● **TASK**:
Copy every line of the data in which the word "worst" occurs.
********************
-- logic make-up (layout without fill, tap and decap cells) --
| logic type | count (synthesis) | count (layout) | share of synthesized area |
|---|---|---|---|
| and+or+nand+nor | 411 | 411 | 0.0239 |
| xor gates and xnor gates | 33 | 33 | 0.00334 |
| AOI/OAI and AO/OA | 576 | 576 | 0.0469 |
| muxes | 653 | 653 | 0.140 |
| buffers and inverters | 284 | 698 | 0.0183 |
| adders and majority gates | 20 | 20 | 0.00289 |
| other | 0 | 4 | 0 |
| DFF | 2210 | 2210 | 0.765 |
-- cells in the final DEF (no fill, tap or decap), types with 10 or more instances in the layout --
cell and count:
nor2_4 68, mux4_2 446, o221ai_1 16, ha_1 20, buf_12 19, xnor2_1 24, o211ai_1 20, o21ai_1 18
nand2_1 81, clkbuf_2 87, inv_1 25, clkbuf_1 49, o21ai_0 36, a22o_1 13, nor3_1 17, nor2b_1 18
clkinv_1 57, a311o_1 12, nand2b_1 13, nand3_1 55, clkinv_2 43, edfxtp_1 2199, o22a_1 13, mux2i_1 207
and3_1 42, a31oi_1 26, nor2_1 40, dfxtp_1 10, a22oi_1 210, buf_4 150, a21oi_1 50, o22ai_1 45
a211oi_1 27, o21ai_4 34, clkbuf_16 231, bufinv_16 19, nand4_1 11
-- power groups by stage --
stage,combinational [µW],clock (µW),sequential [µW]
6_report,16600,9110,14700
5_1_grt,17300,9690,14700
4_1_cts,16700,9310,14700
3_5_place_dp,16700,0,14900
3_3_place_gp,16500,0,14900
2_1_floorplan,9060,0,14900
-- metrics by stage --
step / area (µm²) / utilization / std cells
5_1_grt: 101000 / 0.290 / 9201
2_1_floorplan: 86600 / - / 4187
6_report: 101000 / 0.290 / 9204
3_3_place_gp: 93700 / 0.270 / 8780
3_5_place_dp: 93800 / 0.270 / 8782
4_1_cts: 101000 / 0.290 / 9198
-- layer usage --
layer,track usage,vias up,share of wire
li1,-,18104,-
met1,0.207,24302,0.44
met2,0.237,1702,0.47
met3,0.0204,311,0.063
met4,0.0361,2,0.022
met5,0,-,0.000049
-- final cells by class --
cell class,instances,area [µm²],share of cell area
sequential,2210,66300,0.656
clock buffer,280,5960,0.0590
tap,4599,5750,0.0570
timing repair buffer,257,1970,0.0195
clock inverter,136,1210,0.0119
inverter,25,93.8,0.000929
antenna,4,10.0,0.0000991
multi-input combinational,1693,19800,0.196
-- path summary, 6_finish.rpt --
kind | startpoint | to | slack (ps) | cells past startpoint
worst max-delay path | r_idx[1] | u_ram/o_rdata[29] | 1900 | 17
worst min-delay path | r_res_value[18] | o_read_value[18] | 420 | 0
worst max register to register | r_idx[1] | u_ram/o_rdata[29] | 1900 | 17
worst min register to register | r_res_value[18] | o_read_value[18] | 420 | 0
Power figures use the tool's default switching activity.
$ cat config.mk
export PLATFORM = sky130hd
export DESIGN_NAME = symbol_frequency_sorter_core
export DESIGN_NICKNAME = d
export VERILOG_FILES = /design/src/sfs_pkg.sv /design/src/sfs_front.sv /design/src/sfs_queue.sv /design/src/sfs_back.sv /design/src/symbol_frequency_sorter_core.sv
export SDC_FILE = /design/constraint.sdc
export NUM_CORES = 2
export LEC_CHECK = 0
export ABC_CLOCK_PERIOD_IN_PS = 7000
export BUFFER_PORTS_ARGS = -buffer_cell sky130_fd_sc_hd__buf_2
export CAP_MARGIN = 0
export CORE_AREA = 2 2 293 512
export CTS_BUF_LIST = sky130_fd_sc_hd__clkbuf_4
export DETAILED_ROUTE_END_ITERATION = 8
export DIE_AREA = 0 0 295 514
export PLACE_DENSITY_LB_ADDON = 0.05
export SLEW_MARGIN = 20
export SYNTH_ARGS = -nofsm -noshare
export SYNTH_HDL_FRONTEND = slang
export SYNTH_HIERARCHICAL = 1
export SYNTH_SLANG_ARGS = --single-unit
$ cat constraint.sdc
create_clock -name clk -period 7 [get_ports clk]
set_input_delay 0.7 -clock clk [delete_from_list [all_inputs] [get_ports clk]]
set_output_delay 0.7 -clock clk [all_outputs]
set_load 0.05 [all_outputs]
**config.mk**
```make
export PLATFORM = sky130hd
export DESIGN_NAME = delimiter_split_tokenizer_core
export DESIGN_NICKNAME = d
export VERILOG_FILES = /design/src/hw/rtl/dst_pkg.sv /design/src/hw/rtl/dst_cfg_regs.sv /design/src/hw/rtl/dst_step.sv /design/src/hw/rtl/delimiter_split_tokenizer_core.sv
export VERILOG_INCLUDE_DIRS = /design/src /design/src/hw/rtl
export SDC_FILE = /design/constraint.sdc
export NUM_CORES = 1
export LEC_CHECK = 0
export BUFFER_PORTS_ARGS = -buffer_cell sky130_fd_sc_hd__buf_2
export CORE_UTILIZATION = 55
export CTS_BUF_LIST = sky130_fd_sc_hd__clkbuf_4 sky130_fd_sc_hd__clkbuf_8 sky130_fd_sc_hd__clkbuf_16
export DETAILED_ROUTE_END_ITERATION = 6
export PLACE_DENSITY = 0.75
export SETUP_SLACK_MARGIN = 0.1
export SLEW_MARGIN = 20
export SYNTH_ARGS = -nofsm -noshare
export SYNTH_HDL_FRONTEND = slang
export SYNTH_SLANG_ARGS = --single-unit
export TNS_END_PERCENT = 1
```
**constraint.sdc**
```tcl
create_clock -name clock -period 6.4 [get_ports clock]
set_input_delay 0.64 -clock clock [delete_from_list [all_inputs] [get_ports clock]]
set_output_delay 0.64 -clock clock [all_outputs]
set_load 0.03 [all_outputs]
```
[src/design/shc_pkg.sv]
// Shared types and constants for the state image header checker.
package shc_pkg;

	localparam int unsigned POS_W = 5;

	localparam logic [POS_W-1:0] HDR_MAGIC_END   = 5'd8;
	localparam logic [POS_W-1:0] HDR_VERSION_END = 5'd12;
	localparam logic [POS_W-1:0] HDR_LENGTH_END  = 5'd20;
	localparam logic [POS_W-1:0] HDR_END         = 5'd24;

	localparam logic [31:0] FNV_BASIS = 32'd2166136261;
	localparam logic [31:0] FNV_PRIME = 32'd16777619;

	localparam logic [31:0] VERSION_RESET = 32'd1;

	localparam logic [7:0] MAGIC [8] = '{8'h41, 8'h59, 8'h54, 8'h48,
		8'h53, 8'h54, 8'h41, 8'h54};

	typedef enum logic [2:0] {
		V_LOADED    = 3'd0,
		V_LEGACY    = 3'd1,
		V_TRUNCATED = 3'd2,
		V_BAD_VER   = 3'd3,
		V_LEN_MISM  = 3'd4,
		V_CSUM_MISM = 3'd5
	} verdict_t;

	typedef struct packed {
		verdict_t    verdict;
		logic [31:0] found_version;
		logic [63:0] declared_length;
		logic [31:0] payload_bytes_seen;
	} shc_result_t;

endpackage
<file path="src/rtl/core/vmbr_pkg.sv">
// vmbr_pkg: shared constants, payload structs and controller types for the
// variable-length message byte ring. No dependencies.
package vmbr_pkg;

   localparam int BUF_SIZE = 64;
   localparam int RPOS_W   = 6;
   localparam int WPOS_W   = 7;
   localparam int LEN_W    = 6;
   localparam int CNT_W    = 6;
   localparam logic [LEN_W-1:0] MAX_LEN_RESET = 6'd16;

   localparam logic [WPOS_W-1:0] BUF_SIZE_W  = WPOS_W'(BUF_SIZE);
   localparam logic [RPOS_W-1:0] BUF_LAST_R  = RPOS_W'(BUF_SIZE - 1);
   localparam logic [LEN_W-1:0]  MAX_RUN     = LEN_W'(63);

   localparam logic MODE_WRITE  = 1'b0;
   localparam logic MODE_DRAIN  = 1'b1;
   localparam logic KIND_STATUS = 1'b0;
   localparam logic KIND_BYTE   = 1'b1;

   typedef struct packed {
      logic       mode;
      logic [7:0] data_byte;
      logic       end_of_message;
   } req_payload_type;

   typedef struct packed {
      logic       kind;
      logic       accepted;
      logic [7:0] out_byte;
      logic       last_of_run;
   } rsp_payload_type;

   typedef struct packed {
      logic accept_byte;
      logic accept_drain;
      logic issue_read;
   } ctrl_cmd_type;

   typedef struct packed {
      logic pend;
      logic out_free;
      logic drain_empty;
      logic last_issue;
   } ctrl_status_type;

   typedef enum logic [1:0] {
      ST_IDLE  = 2'b01,
      ST_DRAIN = 2'b10
   } state_type;

endpackage

</file>
<file path="src/rtl/core/vmbr_ctrl.sv">
// vmbr_ctrl: request acceptance and drain sequencing state machine.
// Depends on vmbr_pkg.
module vmbr_ctrl (
   input  logic                     clock,
   input  logic                     reset,
   input  logic                     req_valid,
   input  logic                     req_mode,
   output logic                     req_stall,
   input  vmbr_pkg::ctrl_status_type status,
   output vmbr_pkg::ctrl_cmd_type    cmd
);
   import vmbr_pkg::*;

   state_type state_ff, state_in;
   logic      idle_ready;
   logic      accept;

   assign idle_ready = (state_ff == ST_IDLE) && !status.pend && status.out_free;
   assign req_stall  = !idle_ready;
   assign accept     = req_valid && idle_ready;

   always_comb begin
      cmd.accept_byte  = accept && (req_mode == MODE_WRITE);
      cmd.accept_drain = accept && (req_mode == MODE_DRAIN);
      cmd.issue_read   = (state_ff == ST_DRAIN) && (!status.pend || status.out_free);
   end

   always_comb begin
      state_in = state_ff;
      unique case (state_ff)
         ST_IDLE: begin
            if (cmd.accept_drain && !status.drain_empty) begin
               state_in = ST_DRAIN;
            end
         end
         ST_DRAIN: begin
            if (cmd.issue_read && status.last_issue) begin
               state_in = ST_IDLE;
            end
         end
         default: state_in = ST_IDLE;
      endcase
   end

   always_ff @(posedge clock) begin
      if (reset) begin
         state_ff <= ST_IDLE;
      end else begin
         state_ff <= state_in;
      end
   end

endmodule

</file>
<file path="src/rtl/core/vmbr_datapath.sv">
// vmbr_datapath: ring pointers, message tracking, byte store, drain read
// stage and result register. Depends on vmbr_pkg.
module vmbr_datapath (
   input  logic                        clock,
   input  logic                        reset,
   input  vmbr_pkg::req_payload_type    req_payload,
   input  logic                        csr_valid,
   input  logic                        csr_ready,
   input  logic [vmbr_pkg::LEN_W-1:0]  csr_data,
   output logic                        rsp_valid,
   input  logic                        rsp_stall,
   output vmbr_pkg::rsp_payload_type    rsp_payload,
   input  vmbr_pkg::ctrl_cmd_type       cmd,
   output vmbr_pkg::ctrl_status_type    status
);
   import vmbr_pkg::*;

   logic [7:0]        mem [BUF_SIZE];

   logic [LEN_W-1:0]  max_len_ff;
   logic [RPOS_W-1:0] rpos_ff;
   logic [WPOS_W-1:0] wpos_ff;
   logic [CNT_W-1:0]  cnt_ff;
   logic              in_msg_ff;
   logic              rej_ff;

   logic [RPOS_W-1:0] addr_ff;
   logic [LEN_W-1:0]  left_ff;
   logic [7:0]        rdata_ff;
   logic              dlast_ff;
   logic              pend_ff;

   logic              rsp_valid_ff;
   rsp_payload_type   rsp_ff;

   logic [WPOS_W-1:0] r_w;
   logic [WPOS_W-1:0] to_end;
   logic [WPOS_W:0]   seq_sum;
   logic [WPOS_W-1:0] wrap_diff;
   logic              refused;
   logic              start;
   logic              rej;
   logic [CNT_W-1:0]  cnt;
   logic              store;
   logic [CNT_W-1:0]  cnt_next;
   logic [WPOS_W-1:0] wr_sum;
   logic [RPOS_W-1:0] wr_addr;
   logic [WPOS_W-1:0] nw_sum;
   logic [WPOS_W-1:0] commit_pos;
   logic [WPOS_W:0]   len_raw;
   logic [LEN_W-1:0]  len;
   logic              load_out;
   logic [RPOS_W-1:0] first_addr;

   // room check
   assign r_w       = WPOS_W'(rpos_ff);
   assign to_end    = BUF_SIZE_W - wpos_ff;
   assign seq_sum   = {1'b0, wpos_ff} + (WPOS_W+1)'(max_len_ff);
   assign wrap_diff = WPOS_W'(max_len_ff) - to_end;
   assign refused   = ((wpos_ff < r_w) && (seq_sum >= (WPOS_W+1)'(r_w)))
                   || ((WPOS_W'(max_len_ff) > to_end) && (wrap_diff >= r_w));

   // message byte handling
   assign start    = !in_msg_ff;
   assign rej      = start ? refused : rej_ff;
   assign cnt      = start ? '0 : cnt_ff;
   assign store    = !rej && (cnt < max_len_ff);
   assign cnt_next = cnt + CNT_W'(store);
   assign wr_sum   = wpos_ff + WPOS_W'(cnt);
   assign wr_addr  = (wr_sum >= BUF_SIZE_W) ? RPOS_W'(wr_sum - BUF_SIZE_W)
                                            : RPOS_W'(wr_sum);
   assign nw_sum     = wpos_ff + WPOS_W'(cnt_next);
   assign commit_pos = (nw_sum > BUF_SIZE_W) ? (nw_sum - BUF_SIZE_W) : nw_sum;

   // drain length
   always_comb begin
      if (wpos_ff > r_w) begin
         len_raw = (WPOS_W+1)'(wpos_ff - r_w - WPOS_W'(1));
      end else begin
         len_raw = (WPOS_W+1)'(BUF_SIZE_W) - (WPOS_W+1)'(r_w) - (WPOS_W+1)'(1)
                 + (WPOS_W+1)'(wpos_ff);
      end
      len = (len_raw > (WPOS_W+1)'(MAX_RUN)) ? MAX_RUN : LEN_W'(len_raw);
   end

   assign first_addr = (rpos_ff == BUF_LAST_R) ? '0 : rpos_ff + RPOS_W'(1);
   assign load_out   = pend_ff && (!rsp_valid_ff || !rsp_stall);

   always_comb begin
      status.pend        = pend_ff;
      status.out_free    = !rsp_valid_ff || !rsp_stall;
      status.drain_empty = (len == '0);
      status.last_issue  = (left_ff == LEN_W'(1));
   end

   // byte store
   always_ff @(posedge clock) begin
      if (cmd.accept_byte && store) begin
         mem[wr_addr] <= req_payload.data_byte;
      end
      if (cmd.issue_read) begin
         rdata_ff <= mem[addr_ff];
         dlast_ff <= (left_ff == LEN_W'(1));
      end
   end

   // drain address and count
   always_ff @(posedge clock) begin
      if (cmd.accept_drain) begin
         addr_ff <= first_addr;
         left_ff <= len;
      end else if (cmd.issue_read) begin
         addr_ff <= (addr_ff == BUF_LAST_R) ? '0 : addr_ff + RPOS_W'(1);
         left_ff <= left_ff - LEN_W'(1);
      end
   end

   // pointers, message state, configuration
   always_ff @(posedge clock) begin
      if (reset) begin
         max_len_ff <= MAX_LEN_RESET;
         rpos_ff    <= '0;
         wpos_ff    <= WPOS_W'(1);
         cnt_ff     <= '0;
         in_msg_ff  <= 1'b0;
         rej_ff     <= 1'b0;
         pend_ff    <= 1'b0;
      end else begin
         if (csr_valid && csr_ready) begin
            max_len_ff <= csr_data;
         end
         if (cmd.accept_drain && (len != '0)) begin
            rpos_ff <= (wpos_ff == '0) ? BUF_LAST_R : RPOS_W'(wpos_ff - WPOS_W'(1));
         end
         if (cmd.accept_byte) begin
            if (req_payload.end_of_message) begin
               if (!rej) begin
                  wpos_ff <= commit_pos;
               end
               in_msg_ff <= 1'b0;
               rej_ff    <= 1'b0;
               cnt_ff    <= '0;
            end else begin
               in_msg_ff <= 1'b1;
               rej_ff    <= rej;
               cnt_ff    <= cnt_next;
            end
         end
         if (cmd.issue_read) begin
            pend_ff <= 1'b1;
         end else if (load_out) begin
            pend_ff <= 1'b0;
         end
      end
   end

   // result register
   always_ff @(posedge clock) begin
      if (reset) begin
         rsp_valid_ff <= 1'b0;
      end else if (load_out || (cmd.accept_byte && req_payload.end_of_message)) begin
         rsp_valid_ff <= 1'b1;
      end else if (!rsp_stall) begin
         rsp_valid_ff <= 1'b0;
      end
   end

   always_ff @(posedge clock) begin
      if (load_out) begin
         rsp_ff.kind        <= KIND_BYTE;
         rsp_ff.accepted    <= 1'b0;
         rsp_ff.out_byte    <= rdata_ff;
         rsp_ff.last_of_run <= dlast_ff;
      end else if (cmd.accept_byte && req_payload.end_of_message) begin
         rsp_ff.kind        <= KIND_STATUS;
         rsp_ff.accepted    <= !rej;
         rsp_ff.out_byte    <= 8'd0;
         rsp_ff.last_of_run <= 1'b1;
      end
   end

   assign rsp_valid   = rsp_valid_ff;
   assign rsp_payload = rsp_ff;

endmodule

</file>
<file path="src/rtl/core/variable_message_byte_ring.sv">
// variable_message_byte_ring_core: top level of the message byte ring.
// Depends on vmbr_pkg, vmbr_ctrl and vmbr_datapath.
//
//   channel   direction  handshake           payload
//   req_      in         valid / stall       req_payload_type
//   rsp_      out        valid / stall       rsp_payload_type
//   csr_      in         valid / ready       max_message_len, 6 bits
//
// the status result of a message leaves through the output register
// a drain of n bytes passes each byte through the store read register and the output register
// no request is taken during a drain or while a result is held under stall
// synchronous active-high reset; the byte store itself is not cleared
module variable_message_byte_ring_core (
   input  logic                       clock,
   input  logic                       reset,
   input  logic                       req_valid,
   output logic                       req_stall,
   input  vmbr_pkg::req_payload_type   req_payload,
   output logic                       rsp_valid,
   input  logic                       rsp_stall,
   output vmbr_pkg::rsp_payload_type   rsp_payload,
   input  logic                       csr_valid,
   output logic                       csr_ready,
   input  logic [vmbr_pkg::LEN_W-1:0] csr_data
);
   import vmbr_pkg::*;

   ctrl_cmd_type    cmd;
   ctrl_status_type status;

   assign csr_ready = 1'b1;

   vmbr_ctrl u_ctrl (
      .clock     (clock),
      .reset     (reset),
      .req_valid (req_valid),
      .req_mode  (req_payload.mode),
      .req_stall (req_stall),
      .status    (status),
      .cmd       (cmd)
   );

   vmbr_datapath u_datapath (
      .clock       (clock),
      .reset       (reset),
      .req_payload (req_payload),
      .csr_valid   (csr_valid),
      .csr_ready   (csr_ready),
      .csr_data    (csr_data),
      .rsp_valid   (rsp_valid),
      .rsp_stall   (rsp_stall),
      .rsp_payload (rsp_payload),
      .cmd         (cmd),
      .status      (status)
   );

endmodule

</file>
********************
● **TASK OUTPUT**:
worst max-delay path | r_idx[1] | u_ram/o_rdata[29] | 1900 | 17
worst min-delay path | r_res_value[18] | o_read_value[18] | 420 | 0
worst max register to register | r_idx[1] | u_ram/o_rdata[29] | 1900 | 17
worst min register to register | r_res_value[18] | o_read_value[18] | 420 | 0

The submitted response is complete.